The next day, as the Dow hit 876 on the New York Stock Exchange—on Friday the 13th--Angelo Marano of Huntington Beach entered the city morgue to look at the bodies. He was distraught to discover that his worst fears had happened: the dead girls were his missing daughter, Gina, and stepdaughter, Cynthia Chandler. Gina was 15, Cynthia 16. He and his wife had been looking for them for more than a day, and when he'd seen the news report, he'd gone straight to the police.
Despite the family's request to be left alone, there were people who would talk about the girls to reporters, and it turned out that they were drug abusers, truants and frequent runaways. It was not clear when they'd last been seen. Newspaper accounts made it sound as if they had indulged in risky behavior.
The autopsies indicated that when she was found, Cynthia had been dead for more than twelve hours, placing time of death around midnight. She clearly had been dragged across a rough place after she was killed. Gina had been shot twice in the head, and there was no obvious sign on either girl of sexual assault, although semen was located inside the vagina of one of them. There was some discussion among the police of possible necrophilic activity.

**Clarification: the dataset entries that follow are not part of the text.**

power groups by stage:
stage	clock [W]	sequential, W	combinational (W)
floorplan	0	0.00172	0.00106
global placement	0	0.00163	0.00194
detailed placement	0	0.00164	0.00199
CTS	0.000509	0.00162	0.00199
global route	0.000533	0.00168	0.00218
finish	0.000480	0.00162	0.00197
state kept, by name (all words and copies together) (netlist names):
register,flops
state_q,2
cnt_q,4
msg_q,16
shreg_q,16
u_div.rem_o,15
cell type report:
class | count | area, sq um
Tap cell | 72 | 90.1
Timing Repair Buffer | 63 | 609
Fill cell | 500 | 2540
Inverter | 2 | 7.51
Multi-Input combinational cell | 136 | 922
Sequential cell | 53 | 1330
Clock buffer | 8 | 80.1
[src/rtl/if_fetch_unit_if.sv]
// Bundle of the fetch stage's redirect, instruction-memory and decode-side
// signals.
//   master : the fetch unit. It drives mem_req/mem_addr toward memory and
//            out_*/halted/fq_count toward decode.
//   slave  : the environment, i.e. EX (redirect), memory (gnt/rvalid/rdata)
//            and decode (out_ready).
interface if_fetch_unit_if #(
    parameter int INST_L   = 32,
    parameter int PC_L     = 32,
    parameter int MADDR_L  = 32,
    parameter int FQ_DEPTH = 4
) ();
    localparam int CNT_W = $clog2(FQ_DEPTH) + 1;

    logic                redirect_valid;
    logic [PC_L-1:0]     redirect_pc;
    logic                mem_req;
    logic [MADDR_L-1:0]  mem_addr;
    logic                mem_gnt;
    logic                mem_rvalid;
    logic [INST_L-1:0]   mem_rdata;
    logic                out_valid;
    logic                out_ready;
    logic [INST_L-1:0]   out_inst;
    logic [PC_L-1:0]     out_pc;
    logic                halted;
    logic [CNT_W-1:0]    fq_count;

    modport master (
        input  redirect_valid, redirect_pc, mem_gnt, mem_rvalid, mem_rdata, out_ready,
        output mem_req, mem_addr, out_valid, out_inst, out_pc, halted, fq_count
    );

    modport slave (
        output redirect_valid, redirect_pc, mem_gnt, mem_rvalid, mem_rdata, out_ready,
        input  mem_req, mem_addr, out_valid, out_inst, out_pc, halted, fq_count
    );
endinterface
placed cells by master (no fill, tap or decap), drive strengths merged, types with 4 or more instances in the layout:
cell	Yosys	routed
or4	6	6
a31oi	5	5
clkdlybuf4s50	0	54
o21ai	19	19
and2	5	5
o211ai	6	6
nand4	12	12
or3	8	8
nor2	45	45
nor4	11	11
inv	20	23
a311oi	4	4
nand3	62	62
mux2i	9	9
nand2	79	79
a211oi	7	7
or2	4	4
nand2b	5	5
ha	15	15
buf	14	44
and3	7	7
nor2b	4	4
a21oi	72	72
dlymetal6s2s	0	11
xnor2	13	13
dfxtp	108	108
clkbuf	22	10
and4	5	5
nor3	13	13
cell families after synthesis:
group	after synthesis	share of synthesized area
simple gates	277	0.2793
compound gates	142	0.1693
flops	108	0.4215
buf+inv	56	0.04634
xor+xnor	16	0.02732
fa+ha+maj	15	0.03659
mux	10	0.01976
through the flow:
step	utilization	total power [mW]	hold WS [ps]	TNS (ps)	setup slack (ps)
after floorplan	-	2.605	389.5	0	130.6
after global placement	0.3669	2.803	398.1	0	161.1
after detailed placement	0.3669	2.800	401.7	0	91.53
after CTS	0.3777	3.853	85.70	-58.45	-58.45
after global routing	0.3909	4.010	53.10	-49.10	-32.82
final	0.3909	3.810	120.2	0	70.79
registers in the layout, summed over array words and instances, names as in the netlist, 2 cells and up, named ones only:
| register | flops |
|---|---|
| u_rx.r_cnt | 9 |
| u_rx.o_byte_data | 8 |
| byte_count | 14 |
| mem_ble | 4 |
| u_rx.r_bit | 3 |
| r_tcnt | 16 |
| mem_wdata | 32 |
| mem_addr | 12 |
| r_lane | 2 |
<file path="config.mk">
export PLATFORM = sky130hd
export DESIGN_NAME = layers_frame_arbiter
export DESIGN_NICKNAME = d
export VERILOG_FILES = /design/src/rtl/layers_pkg.sv /design/src/rtl/rr_select.sv /design/src/rtl/layers_frame_arbiter.sv
export SDC_FILE = /design/constraint.sdc
export NUM_CORES = 1
export LEC_CHECK = 0
export CAP_MARGIN = 20
export CORE_ASPECT_RATIO = 1.4
export CORE_UTILIZATION = 49
export CTS_BUF_LIST = sky130_fd_sc_hd__clkbuf_4 sky130_fd_sc_hd__clkbuf_8
export DETAILED_ROUTE_END_ITERATION = 6
export PLACE_DENSITY = 0.79
export SETUP_SLACK_MARGIN = 0.02
export SLEW_MARGIN = 20
export SYNTH_ARGS = -nofsm -noshare
export SYNTH_HDL_FRONTEND = slang
export SYNTH_SLANG_ARGS = --single-unit
</file>
<file path="constraint.sdc">
create_clock -name clk_core -period 5.4 [get_ports clk_core]
set_clock_uncertainty 0.2 [all_clocks]
set_input_delay 1.08 -clock clk_core [delete_from_list [all_inputs] [get_ports clk_core]]
set_output_delay 1.08 -clock clk_core [all_outputs]
set_load 0.01 [all_outputs]
</file>
--- src/rtl/reorder_buffer.sv ---
// 16-entry circular reorder buffer: allocates tags at issue, captures CDB results,
// forwards ready operands and retires in order at the head with mispredict flush.
module reorder_buffer #(
  parameter int unsigned DEPTH = 16,
  parameter int unsigned XLEN  = 32
) (
  input  logic            clk,
  input  logic            reset,
  input  logic            issue_valid,
  input  logic [1:0]      issue_type,
  input  logic [4:0]      issue_dest,
  output logic            full,
  output logic [3:0]      issue_ROB,
  input  logic            cdb_valid,
  input  logic [3:0]      cdb_ROB,
  input  logic [XLEN-1:0] cdb_value,
  input  logic            cdb_mispredict,
  input  logic [3:0]      Q_j,
  input  logic [3:0]      Q_k,
  output logic            j_ready,
  output logic            k_ready,
  output logic [XLEN-1:0] j_value,
  output logic [XLEN-1:0] k_value,
  output logic            commit_valid,
  output logic            RegWrite,
  output logic [4:0]      commit_dest,
  output logic [3:0]      commit_ROB,
  output logic [XLEN-1:0] commit_value,
  output logic            mem_write,
  output logic            flush,
  output logic [XLEN-1:0] flush_pc
);

  localparam int unsigned TAG_W  = 4;
  localparam int unsigned CNT_W  = 5;
  localparam int unsigned DEST_W = 5;
  localparam int unsigned TYPE_W = 2;

  localparam logic [TYPE_W-1:0] TYPE_REG    = 2'b00;
  localparam logic [TYPE_W-1:0] TYPE_STORE  = 2'b01;
  localparam logic [TYPE_W-1:0] TYPE_BRANCH = 2'b10;
  localparam logic [TYPE_W-1:0] TYPE_RSVD   = 2'b11;

  logic              r_valid [DEPTH];
  logic              r_ready [DEPTH];
  logic              r_misp  [DEPTH];
  logic [TYPE_W-1:0] r_type  [DEPTH];
  logic [DEST_W-1:0] r_dest  [DEPTH];
  logic [XLEN-1:0]   r_value [DEPTH];

  logic [TAG_W-1:0]  r_head;
  logic [TAG_W-1:0]  r_tail;
  logic [CNT_W-1:0]  r_count;

  logic              w_full;
  logic              w_commit;
  logic              w_flush;
  logic              w_alloc;
  logic              w_cdb_wr;
  logic [TYPE_W-1:0] w_alloc_type;
  logic [CNT_W-1:0]  w_count_nxt;

  // Control decode for this cycle
  always_comb begin
    w_full       = (r_count == CNT_W'(DEPTH));
    w_commit     = r_valid[r_head] & r_ready[r_head];
    w_flush      = w_commit & (r_type[r_head] == TYPE_BRANCH) & r_misp[r_head];
    w_alloc      = issue_valid & ~w_full & ~w_flush;
    w_cdb_wr     = cdb_valid & r_valid[cdb_ROB];
    // reserved type behaves as a register-writing op
    w_alloc_type = (issue_type == TYPE_RSVD) ? TYPE_REG : issue_type;
  end

  always_comb begin
    w_count_nxt = r_count;
    case ({w_alloc, w_commit})
      2'b10:   w_count_nxt = r_count + CNT_W'(1);
      2'b01:   w_count_nxt = r_count - CNT_W'(1);
      default: w_count_nxt = r_count;
    endcase
  end

  // Entry storage, pointers and occupancy
  always_ff @(posedge clk or posedge reset) begin
    if (reset) begin
      r_head  <= '0;
      r_tail  <= '0;
      r_count <= '0;
      for (int i = 0; i < int'(DEPTH); i++) begin
        r_valid[i] <= 1'b0;
        r_ready[i] <= 1'b0;
        r_misp[i]  <= 1'b0;
        r_type[i]  <= '0;
        r_dest[i]  <= '0;
        r_value[i] <= '0;
      end
    end else if (w_flush) begin
      r_head  <= '0;
      r_tail  <= '0;
      r_count <= '0;
      for (int i = 0; i < int'(DEPTH); i++) begin
        r_valid[i] <= 1'b0;
        r_ready[i] <= 1'b0;
        r_misp[i]  <= 1'b0;
      end
    end else begin
      if (w_cdb_wr) begin
        r_ready[cdb_ROB] <= 1'b1;
        r_value[cdb_ROB] <= cdb_value;
        r_misp[cdb_ROB]  <= cdb_mispredict;
      end
      if (w_commit) begin
        r_valid[r_head] <= 1'b0;
        r_head          <= r_head + TAG_W'(1);
      end
      // tail slot is never valid when not full, so it cannot collide with a CDB write
      if (w_alloc) begin
        r_valid[r_tail] <= 1'b1;
        r_ready[r_tail] <= 1'b0;
        r_misp[r_tail]  <= 1'b0;
        r_type[r_tail]  <= w_alloc_type;
        r_dest[r_tail]  <= issue_dest;
        r_value[r_tail] <= '0;
        r_tail          <= r_tail + TAG_W'(1);
      end
      r_count <= w_count_nxt;
    end
  end

  // Issue and commit interface
  always_comb begin
    full         = w_full;
    issue_ROB    = r_tail;
    commit_valid = w_commit;
    RegWrite     = w_commit & (r_type[r_head] == TYPE_REG) & (r_dest[r_head] != '0);
    mem_write    = w_commit & (r_type[r_head] == TYPE_STORE);
    flush        = w_flush;
    commit_dest  = w_commit ? r_dest[r_head]  : '0;
    commit_ROB   = w_commit ? r_head          : '0;
    commit_value = w_commit ? r_value[r_head] : '0;
    flush_pc     = w_flush  ? r_value[r_head] : '0;
  end

  // Operand read with CDB bypass
  always_comb begin
    j_ready = 1'b0;
    j_value = '0;
    k_ready = 1'b0;
    k_value = '0;
    if (cdb_valid && (cdb_ROB == Q_j)) begin
      j_ready = 1'b1;
      j_value = cdb_value;
    end else if (r_valid[Q_j]) begin
      j_ready = r_ready[Q_j];
      j_value = r_value[Q_j];
    end
    if (cdb_valid && (cdb_ROB == Q_k)) begin
      k_ready = 1'b1;
      k_value = cdb_value;
    end else if (r_valid[Q_k]) begin
      k_ready = r_ready[Q_k];
      k_value = r_value[Q_k];
    end
  end

endmodule
--- config.mk ---
export PLATFORM = sky130hd
export DESIGN_NAME = reorder_buffer
export DESIGN_NICKNAME = d
export VERILOG_FILES = /design/src/rtl/reorder_buffer.sv
export SDC_FILE = /design/constraint.sdc
export NUM_CORES = 2
export LEC_CHECK = 0
export CAP_MARGIN = 10
export CORE_AREA = 3 3 258 260
export CTS_BUF_LIST = sky130_fd_sc_hd__clkbuf_8
export CTS_CLUSTER_DIAMETER = 30
export DETAILED_ROUTE_END_ITERATION = 6
export DIE_AREA = 0 0 261 263
export DONT_BUFFER_PORTS = 1
export MAX_ROUTING_LAYER = met4
export PLACE_DENSITY = 0.83
export SYNTH_ARGS = -nofsm -noshare
export SYNTH_HDL_FRONTEND = slang
export SYNTH_SLANG_ARGS = --single-unit
--- constraint.sdc ---
create_clock -name clk -period 53.7 [get_ports clk]
set_input_delay 8.055 -clock clk [delete_from_list [all_inputs] [get_ports clk]]
set_output_delay 8.055 -clock clk [all_outputs]
set_load 0.02 [all_outputs]
==> metrics.md <==
| Metric | Value |
|---|---|
| Status | complete, no violations |
| H-tree depth | 4 |
| Vias in the first global route | 34097 |
| Crit path arrival time | 10.92 ns |
| Library cells used by synthesis | 58 |
| DRC violations left | 0 |
| Drt initial violations | 5142 |
| Met2 Use GR | 0.607 |
| Pre-antenna DRT Iters | 6 |
| CTS tree | yes |
| Post-CTS setup buffer count | 0 |
| Total power | 2.74 mW |
| Die W | 261 um |
| Post-DRT Antenna Nets | 0 |
| Routed WL per cell | 32.5 um |
| Top_reg_cell synth | dfrtp_1 |
| Global route hottest layer | met2 |
| Setup TNS | 0 ns |
| Met1 usage | 0.521 |
| RePlAce Congestion | 0.916 |
| Largest net degree at the start of global routing | 138 |
| Share of cells above drive strength 1 | 0.289 |
| Reg2reg path depth | 12 |
| Slew headroom | 0.111 |
| Final Hold Vio Count | 0 |
| Overall routing resource usage | 0.427 |
| Sink Count | 685 |
| Setup ws final | 34.73 ns |
| Die ar. | 0.0686 mm2 |
| Fmax | 0.0527 GHz |
| Hold-fix buffers at CTS | 0 |
| Area of the core | 0.0643 mm2 |
| DIE HEIGHT | 263 um |
| Post-synth ARST share | 1.00 |
| Critical Path Fanout Max | 137 |
| Vias per cell | 7.72 |
| RSZ-0062 raised after global routing | no |
| Top-Level Pins | 204 |
| Final slew viol count | 0 |
| GRT overflow | 0 |
| Clock transition at the registers of the reported paths | 0.06 ns |
| Worst hold path cell count | 2 |
| Worst IR Drop VDD | 0.0436 mV |
| Most frequent cells after synthesis | 685 x dfrtp_1, 541 x mux4_2, 453 x nor2_1, 441 x mux2i_1, 400 x nand2_1 |
| Hold Path Class | reg -> reg |
| Critical path class | in -> out |
| Max Clock Skew | 0.0555 ns |
| HPWL after DPL | 77000 um |
| RR Endpoint | r_dest[42] |
| Synth Area per Inst | 12.3 um2 |
| Worst setup SP type | primary input |
| Met3 usage | 0.157 |
| Row cnt | 93 |
| Cells after Synth | 3503 |
| CP Data Required Time | 45.65 ns |
| Number of buffers created by CTS | 149 |
| Syn nets | 3569 |
| Initial core utilization | 0.669 |
| EDFF count, synth | 0 |
| Static leakage | 18.8 nW |
| Fin crit period | 18.97 ns |
| WHS Endpoint | r_type[9] |
| Most frequent cell after synthesis | dfrtp_1 |
| Final setup fails | 0 |
| Routed WL | 140000 um |
| First-pass GRT wire length | 210000 um |
| Ys Warns | 0 |
| Post_cts resized | 0 |
| IO buf count | 0 |
| Top cell type's share of synthesized area | 0.398 |
| Setup WS pre-CTS | 34.92 ns |
| Max_cap viols | 0 |
| Slew @ Worst Pin | 1.33 ns |
| Pwr dens | 59.3 mW/mm2 |
| Root Buffer | clkbuf_8 |
| # nets final | 3396 |
| Synth area leader | dfrtp_1 |
| Clk_lat worst skew | 0.84 ns |
| Via count | 33258 |
| Worst setup EP type | output port |
| Min Hold Slack | 0.482 ns |
| Synth-to-Final Area Change | 7.44% |
| Worst reg-to-reg setup slack | 47.60 ns |
| Syn Std Cell Area | 0.0431 mm2 |
| Reg-to-Reg Start | r_head[1] |
| Clock Path Buffers | 3 |
| Initial antenna violation count | 4 |
| Number of synthesized register bits | 685 |
| Area contributors post-synth | dfrtp_1 40%, mux4_2 28%, mux2i_1 10%, nor2_1 3.9%, nand2_1 3.5% |
| Hold path startpoint | r_type[9] |
| Post-synthesis sequential area ratio | 0.398 |
| Fin crit share | 0.353 |
-- metrics by stage --
step / instances / instance area (um2) / utilization
2_1_floorplan: 3503 / 43100 / -
3_3_place_gp: 4034 / 42800 / 0.665
3_5_place_dp: 4034 / 42800 / 0.665
4_1_cts: 4303 / 46300 / 0.719
5_1_grt: 4309 / 46300 / 0.719
6_report: 4309 / 46300 / 0.719
-- layout by cell type, fill, tap and decap left out, drive strengths merged, types with 18 or more instances in the layout --
cell,Yosys,layout
dfrtp,685,685
nand2,401,401
and2,40,40
a21oi,137,137
nor3,25,25
clkinvlp,0,18
nor2,455,455
buf,174,59
clkinv,1,38
clkbuf,209,172
mux2i,441,441
mux4,541,541
and3,43,43
inv,20,45
mux2,82,82
o21ai,115,115
-- critical path, stage by stage --
cell	delay, ns
mux4_2	0.51
mux2_2	0.28
o21ai_0	0.21
clkinv_1	0.81
buf_4	0.59
nand2_1	0.13
o21ai_0	0.24
-- layout make-up --
class / count / area (um2)
Fill cell: 3962 / 18100
Tap cell: 855 / 1070
Clock inverter: 97 / 1090
Clock buffer: 172 / 2370
Inverter: 21 / 100
Antenna cell: 6 / 15.0
Timing Repair Buffer: 59 / 455
Sequential cell: 685 / 17200
Multi-Input combinational cell: 2414 / 24000
-- metal layers --
layer / wire, um / share of wire / vias up
met3: 21600 / 0.15 / 880
met4: 10400 / 0.074 / 0
met1: 45100 / 0.32 / 16497
met5: 0 / 0 / -
met2: 63100 / 0.45 / 3248
li1: - / - / 12633
-- worst max path at each step --
stage / startpoint / endpoint / slack (ns)
2_1_floorplan: reset / issue_ROB[0] / 26.44
3_3_place_gp: Q_k[0] / k_value[14] / 35.00
3_5_place_dp: Q_k[0] / k_value[18] / 34.92
4_1_cts: Q_k[0] / k_value[18] / 34.92
5_1_grt: Q_k[0] / k_value[14] / 34.78
6_report: Q_k[0] / k_value[18] / 34.73
-- cell families (layout without fill, tap and decap cells) --
logic type / after synthesis / after routing / share of synthesized area
xor+xnor: 13 / 13 / 0.00264
fa+ha+maj: 10 / 10 / 0.00290
compound gates: 307 / 307 / 0.0454
mux: 1064 / 1064 / 0.407
flops: 685 / 685 / 0.398
simple gates: 1020 / 1020 / 0.0983
buf+inv: 404 / 349 / 0.0461
other cells: 0 / 6 / 0
-- registers in the layout (all words and copies together), names as in the netlist --
name and count:
r_misp 16, r_value 512, issue_ROB 4, r_type 32
r_count 5, r_valid 16, r_ready 16, r_head 4
r_dest 80
-- power by group --
| part | internal (mW) | total (mW) | leakage (nW) | switching, mW |
|---|---|---|---|---|
| combinational | 0.540 | 1.11 | 8.11 | 0.566 |
| sequential | 0.739 | 0.984 | 8.95 | 0.244 |
| clock | 0.384 | 0.654 | 1.78 | 0.270 |
| total | 1.66 | 2.74 | 18.8 | 1.08 |
Note: power is estimated with default switching activity, not from simulation.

Soon a call came into the station from a woman who implicated her boyfriend in the killings but who refused to offer details that could help to locate him. She could have been just a crank caller—always an accompaniment to such crimes—but she was correct about how the murders had been done. She knew details that had not been released to the media. Her report that she and her boyfriend had recently washed the car, inside and out, was consistent with the way a killer would act who wished to remove evidence. But the switchboard cut her off and she did not call back. If she had, some lives could have been saved and she might not have taken the path she did.
It was no crank call.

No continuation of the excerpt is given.